I was going to top this off, pun intended, with a chocolate sauce recipe - my Dad was something of an addict - but it has just dawned on me that chocolate begins with a C. No prizes for guessing the next foodstuff in the series.

5 Comments

  1. Robert Corrigan on 16th July 2020 at 12:40 am

    A most enjoyable read. My first sight of a banana plant (not tree) was in Glasgow Botanical Gardens. My first banana plantation was a visit in the mid 60s to the island of Madeira.

    1982 was my first introduction to plantain. Lovely fried in red/orange palm oil. They make wonderful crisps too. Nigeria was also where I saw finger bananas for the first time.

    • Tom Johnston on 16th July 2020 at 10:01 am

      Good point about the plant. We think of it as a tree, but it’s not. The thing that looks like a trunk is known as a pseudostem.
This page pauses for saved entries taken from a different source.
What follows belongs to an exercise in optimizing a design on an open flow for small area and few clock cycles per item; a production flow would make more cautious choices. Only simulation tests tie the RTL to the original design; equivalence was not proved. Power and IR drop assume default switching activity.

## lb_top
module lb_top (
    input  logic                             clk,
    input  logic                             rstn,
    input  logic [1:0]                       mode,
    input  logic [4-1:0]            s_arvalid,
    input  logic [4*48-1:0] s_araddr,
    output logic [4-1:0]            s_arready,
    output logic [4-1:0]            s_rvalid,
    output logic [4*64-1:0] s_rdata,
    input  logic [4-1:0]            s_rready,
    output logic [4-1:0]            m_arvalid,
    output logic [4*48-1:0] m_araddr,
    input  logic [4-1:0]            m_arready,
    input  logic [4-1:0]            m_rvalid,
    input  logic [4*64-1:0] m_rdata
);
==> flow/config.mk <==
export PLATFORM = sky130hd
export DESIGN_NAME = lb_top
export DESIGN_NICKNAME = lb_top
export VERILOG_FILES = /design/flow/design.v
export SDC_FILE = /design/flow/constraint.sdc
export NUM_CORES = 4
export LEC_CHECK = 0
export CAP_MARGIN = 20
export CORE_AREA = 2 2 438 108
export CTS_BUF_LIST = sky130_fd_sc_hd__clkbuf_8
export CTS_CLUSTER_DIAMETER = 50
export CTS_CLUSTER_SIZE = 15
export DIE_AREA = 0 0 440 110
export SLEW_MARGIN = 20
==> flow/constraint.sdc <==
create_clock -name core_clock -period 14.0 [get_ports {clk}]
set_input_delay 2.8000 -clock core_clock [delete_from_list [all_inputs] [get_ports {clk}]]
set_output_delay 2.8000 -clock core_clock [all_outputs]
set_load 0.01 [all_outputs]
standard.sh (not shown) runs the stock make flow with config.mk's settings and CLKGATE_MAP_FILE= SYNTH_SCRIPT=/design/flow/synth_recipe.tcl, a recipe that flattens the netlist after the stock synthesis.
==> flow/flow/run.sh <==
#!/bin/bash
# standard layout, with the smallest buffer on every port instead of the
# resizer's default pick
set -o pipefail
cp standard.sh standard.sh.txt
export BUFFER_PORTS_ARGS="-buffer_cell sky130_fd_sc_hd__buf_1"
bash standard.sh > standard.log 2>&1
Testbench counts at the start, summed over its fixed seeds: cycles 2,412, items 4,800.
==> next run, changes <==
==> flow/run.sh (new file) <==
#!/bin/bash
# synth_recipe.tcl (not shown) runs the flow's synth.tcl, then flattens the netlist and writes it again
# the make line also repeats each setting of config.mk as NAME=value (left out here)
make -C /OpenROAD-flow-scripts/flow DESIGN_CONFIG=/design/flow/config.mk WORK_HOME=/design/flow/orfs CLKGATE_MAP_FILE= SYNTH_SCRIPT=/design/flow/synth_recipe.tcl finish
Settings changed: CTS_BUF_LIST sky130_fd_sc_hd__clkbuf_8 to unset, CTS_CLUSTER_DIAMETER 50 to unset, CTS_CLUSTER_SIZE 15 to unset.
removed: flow/flow/run.sh
removed: flow/standard.sh
The new run completed with no timing, DRC or antenna violations.
Clock-buffer cell count came out higher by 19.
Setup slack is worse by 0.78 ns.
Wire length came out higher by about 6%.
Synthesized cell count is unchanged.
Die area does not change.
Synthesized area does not change.
Worst hold slack is worse by 0.0080 ns.
Fmax came out lower by 10%.
Critical path depth came out lower by 1.
Clock skew came out lower by 0.011 ns.
Total power came out higher by 21%.
==> next run, changes <==
Settings changed: CORE_AREA 2 2 438 108 to unset, CORE_MARGIN set to 2, CORE_UTILIZATION set to 45, DIE_AREA 0 0 440 110 to unset.
The changed run ended with an error in I/O pin placement.
Area after synthesis stays the same.
Synthesized cell count does not change.

* * *

lb_top, a different RTL version from the one above (not shown whole).
Size: ~790 cells after synthesis, ~260 flip-flops, ~930 I/O pins.
export LEC_CHECK = 0
export CAP_MARGIN = 20
export CORE_AREA = 2 2 438 108
export CTS_BUF_LIST = sky130_fd_sc_hd__clkbuf_16
export CTS_CLUSTER_DIAMETER = 70
export CTS_CLUSTER_SIZE = 26
export DIE_AREA = 0 0 440 110
export SLEW_MARGIN = 20
create_clock -name core_clock -period 14.0 [get_ports {clk}]
==> flow/flow/run.sh <==
#!/bin/bash
# standard layout, with the smallest buffer on every port instead of the
# resizer's default pick, and the synthesized 2:1 muxes taken down to the
# smallest drive strength before placement (later repair can size them up)
set -eo pipefail
cp standard.sh standard.sh.txt
export BUFFER_PORTS_ARGS="-buffer_cell sky130_fd_sc_hd__buf_1"
bash standard.sh floorplan > standard_floorplan.log 2>&1
openroad -no_init -exit flow/downsize.tcl > downsize.log 2>&1
bash standard.sh > standard.log 2>&1
==> flow/flow/downsize.tcl <==
# swap every mux2_2 for mux2_1 (same pins, smaller cell) in the floorplan database
set odb_file orfs/results/sky130hd/lb_top/base/2_floorplan.odb
read_db $odb_file
set db [ord::get_db]
set small [$db findMaster sky130_fd_sc_hd__mux2_1]
set n 0
foreach inst [[[$db getChip] getBlock] getInsts] {
  if {[[$inst getMaster] getName] eq "sky130_fd_sc_hd__mux2_2"} {
    $inst swapMaster $small
    incr n
  }
}
puts "swapped $n mux2_2 for mux2_1"
write_db $odb_file
Testbench counts at the start, summed over its fixed seeds: cycles 4,208, items 4,800.
==> next run, changes <==
==> flow/flow/run.sh (replaced) <==
#!/bin/bash
# standard layout, with the smallest buffer on every port instead of the
# resizer's default pick
set -o pipefail
cp standard.sh standard.sh.txt
export BUFFER_PORTS_ARGS="-buffer_cell sky130_fd_sc_hd__buf_1"
bash standard.sh > standard.log 2>&1
- CTS_CLUSTER_DIAMETER: 70 -> 100
- CTS_CLUSTER_SIZE: 26 -> 34
removed: flow/flow/downsize.tcl
Fmax rises by 1.1%.
Power falls by 4.7%.
Routed wire length falls by 12%.
Sequential cell count is unchanged.
Synthesized area stays the same.
==> next run, changes <==
==> flow/flow/run.sh (replaced) <==
#!/bin/bash
# standard layout, with the smallest buffer on every port instead of the
# resizer's default pick, and ORFS's power recovery after global routing
# (downsizes gates on paths with slack to spare)
set -o pipefail
cp standard.sh standard.sh.txt
export BUFFER_PORTS_ARGS="-buffer_cell sky130_fd_sc_hd__buf_1"
export RECOVER_POWER=100
bash standard.sh > standard.log 2>&1
- CTS_CLUSTER_DIAMETER: 100 -> 70
- CTS_CLUSTER_SIZE: 34 -> 26
Synthesized cell count is unchanged. Via count went up by 0.41%. Final cell count barely changes. Die area is unchanged. Design area rose by about 1.1%. Worst hold slack got worse by 12 ps. Global-route usage barely changes.

* * *

The RTL this note starts from:
==> flow/design.v <==
`timescale 1ns/1ps
module lb_lane (
    input  logic                  clk,
    input  logic                  rstn,
    input  logic                  active,
    input  logic                  s_arvalid,
    output logic                  s_arready,
    output logic                  s_rvalid,
    output logic [64-1:0] s_rdata,
    input  logic                  s_rready,
    output logic                  m_arvalid,
    input  logic                  m_arready,
    input  logic                  m_rvalid,
    input  logic [64-1:0] m_rdata
);
    logic                  infl;
    logic                  held;
    logic [64-1:0] buf_q;
    logic                  room;
    logic                  accept;
    logic                  ret;
    assign s_rvalid  = held | m_rvalid;
    assign s_rdata   = held ? buf_q : m_rdata;
    assign ret       = s_rvalid & s_rready;
    assign room      = ~infl | ret;
    assign m_arvalid = s_arvalid & active & room;
    assign s_arready = m_arready & active & room;
    assign accept    = s_arvalid & s_arready;
    always_ff @(posedge clk) begin
        if (!rstn) begin
            infl <= 1'b0;
            held <= 1'b0;
        end else begin
            infl <= accept | (infl & ~ret);
            held <= s_rvalid & ~s_rready;
        end
    end
    always_ff @(posedge clk) begin
        if (!held) begin
            buf_q <= m_rdata;
        end
    end
endmodule
module lb_top (
    input  logic                             clk,
    input  logic                             rstn,
    input  logic [1:0]                       mode,
    input  logic [4-1:0]            s_arvalid,
    input  logic [4*48-1:0] s_araddr,
    output logic [4-1:0]            s_arready,
    output logic [4-1:0]            s_rvalid,
    output logic [4*64-1:0] s_rdata,
    input  logic [4-1:0]            s_rready,
    output logic [4-1:0]            m_arvalid,
    output logic [4*48-1:0] m_araddr,
    input  logic [4-1:0]            m_arready,
    input  logic [4-1:0]            m_rvalid,
    input  logic [4*64-1:0] m_rdata
);
    localparam int nports = 4;
    logic [nports-1:0] active;
    always_comb begin
        case (mode)
            2'd0:    active = '1;
            2'd1:    active = nports'(3);
            default: active = nports'(1);
        endcase
    end
    assign m_araddr = s_araddr;
    for (genvar i = 0; i < nports; i++) begin : g_lane
        lb_lane lane_i (
            .clk       (clk),
            .rstn      (rstn),
            .active    (active[i]),
            .s_arvalid (s_arvalid[i]),
            .s_arready (s_arready[i]),
            .s_rvalid  (s_rvalid[i]),
            .s_rdata   (s_rdata[i*64 +: 64]),
            .s_rready  (s_rready[i]),
            .m_arvalid (m_arvalid[i]),
            .m_arready (m_arready[i]),
            .m_rvalid  (m_rvalid[i]),
            .m_rdata   (m_rdata[i*64 +: 64])
        );
    end
endmodule
clock: 14.0 ns
lec_check: 0
cap_margin: 20
core_area: 2 2 438 108
cts_buf_list: sky130_fd_sc_hd__clkbuf_8
cts_cluster_diameter: 60
cts_cluster_size: 18
die_area: 0 0 440 110
slew_margin: 20
==> flow/flow/run.sh <==
#!/bin/bash
# standard layout, with the smallest buffer on every port instead of the
# resizer's default pick
set -o pipefail
cp standard.sh standard.sh.txt
export BUFFER_PORTS_ARGS="-buffer_cell sky130_fd_sc_hd__buf_1"
bash standard.sh > standard.log 2>&1
Testbench counts at the start, summed over its fixed seeds: cycles 4,208, items 4,800.
Edit:
==> flow/run.sh (new file) <==
#!/bin/bash
# synth_recipe.tcl (not shown) runs the flow's synth.tcl, then flattens the netlist and writes it again
# the make line also repeats each setting of config.mk as NAME=value (left out here)
make -C /OpenROAD-flow-scripts/flow DESIGN_CONFIG=/design/flow/config.mk WORK_HOME=/design/flow/orfs CLKGATE_MAP_FILE= SYNTH_SCRIPT=/design/flow/synth_recipe.tcl finish
- CTS_BUF_LIST: sky130_fd_sc_hd__clkbuf_8 -> sky130_fd_sc_hd__clkbuf_16
- CTS_CLUSTER_DIAMETER: 60 -> 80
- CTS_CLUSTER_SIZE: 18 -> 30
removed: flow/flow/run.sh
removed: flow/standard.sh
=> Wire length increases by 6.3%; synthesized area stays the same; design area increases by 30%; final cell count barely changes; worst hold slack barely changes; power increases by 12%; die area stays the same; global-route usage climbs by 1.3 points.
Edit:
==> flow/flow/run.sh (new file) <==
#!/bin/bash
# standard layout, with the smallest buffer on every port instead of the
# resizer's default pick
set -o pipefail
cp standard.sh standard.sh.txt
export BUFFER_PORTS_ARGS="-buffer_cell sky130_fd_sc_hd__buf_1"
bash standard.sh > standard.log 2>&1
==> flow/standard.sh (new file) <==
#!/bin/bash
# synth_recipe.tcl (not shown) runs the flow's synth.tcl, then flattens the netlist and writes it again
# the make line also repeats each setting of config.mk as NAME=value (left out here)
make -C /OpenROAD-flow-scripts/flow DESIGN_CONFIG=/design/flow/config.mk WORK_HOME=/design/flow/orfs CLKGATE_MAP_FILE= SYNTH_SCRIPT=/design/flow/synth_recipe.tcl "${@:-finish}"
- CORE_AREA: 2 2 438 108 -> 2 2 478 68
- CTS_CLUSTER_DIAMETER: 80 -> 70
- CTS_CLUSTER_SIZE: 30 -> 26
- DIE_AREA: 0 0 440 110 -> 0 0 480 70
removed: flow/run.sh
=> Cell area came out lower by about 24%; cell count is lower by 10%; via count went down by 1.7%; synthesized cell count stays the same; power came out lower by 6.6%; wire length is lower by about 16%; register-to-register slack degrades by 0.03 ns; core utilization came out higher by 3.5 points.
Edit:
- CORE_AREA: 2 2 478 68 -> 2 2 438 108
- DIE_AREA: 0 0 480 70 -> 0 0 440 110
Outcome:
- via count grows by 2.5%
- combinational power grows by about 6%
- sequential share of layout area shrinks by 0.90 points
- cell count grows by 12%
- routed wire length grows by about 11%
- design area grows by about 2%
- critical path depth is unchanged
- sequential cell count stays the same
- global-route usage shrinks by 5.0 points
- setup slack gets better by 0.012 ns

==> re-timing with driven ports <==
No port has a modelled driver above. Below, the same layouts with a new extraction and two added sets of constraints. Step 1 sets driving cells, clkbuf_16 on the clock port and buf_2 on the other inputs (assumed; they add their load-dependent delay and slew). Step 2 times the ports against the registers' clock, not the clock port: input delays grow and output delays shrink by t, the midpoint of the rising clock arrivals with the driver on. Slacks: no drivers / after step 1 / after step 2; pairs: no drivers / after step 1.
run | t, ns | setup slack, ns | worst setup path at the end | clock arrival spread, ns | slew at the worst register clock pin (ns)
the first run of note 1 | 0.639 | 7.375 / 7.333 / 7.333 | input to output | 0.047 / 0.047 | 0.11 / 0.11
the second run of note 1 | 0.601 | 6.598 / 6.544 / 6.544 | input to output | 0.041 / 0.040 | 0.08 / 0.08
the first run of note 2 | 0.532 | 7.171 / 7.134 / 7.134 | input to output | 0.024 / 0.025 | 0.11 / 0.11
the second run of note 2 | 0.534 | 7.247 / 7.223 / 7.223 | input to output | 0.024 / 0.025 | 0.12 / 0.12
the third run of note 2 | 0.534 | 7.263 / 7.239 / 7.239 | input to output | 0.031 / 0.031 | 0.10 / 0.10
the first run of note 3 | 0.588 | 7.203 / 7.179 / 7.179 | input to output | 0.014 / 0.014 | 0.12 / 0.12
the second run of note 3 | 0.546 | 6.321 / 6.298 / 6.298 | input to output | 0.027 / 0.027 | 0.12 / 0.12
the third run of note 3 | 0.520 | 7.193 / 7.170 / 7.170 | input to output | 0.031 / 0.032 | 0.11 / 0.11
the fourth run of note 3 | 0.535 | 7.206 / 7.182 / 7.182 | input to output | 0.030 / 0.030 | 0.10 / 0.10
After both steps every run listed still meets setup and hold. For the second run of note 1, which loses most, drivers alone change the setup slack by -0.054 ns; drivers and shift together by -0.054 ns.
  2. Donnie Marshall on 16th July 2020 at 8:19 am

    While India is the world’s largest producer it is the Belgians who are nuts about bananas. For over thirty years they have had the largest banana genebank in the world at Leuven in Flanders. I don’t know how or why I know that.

    • Tom Johnston on 16th July 2020 at 9:56 am

      It’s reassuring to know that I’m not the only person in the world with a brain stuffed with completely useless trivia.

  3. Les;ey on 16th July 2020 at 11:22 am

    I’m so glad that you did not lower your standards by talking about the ubiquitous lockdown ‘treat’, banana bread. Euch.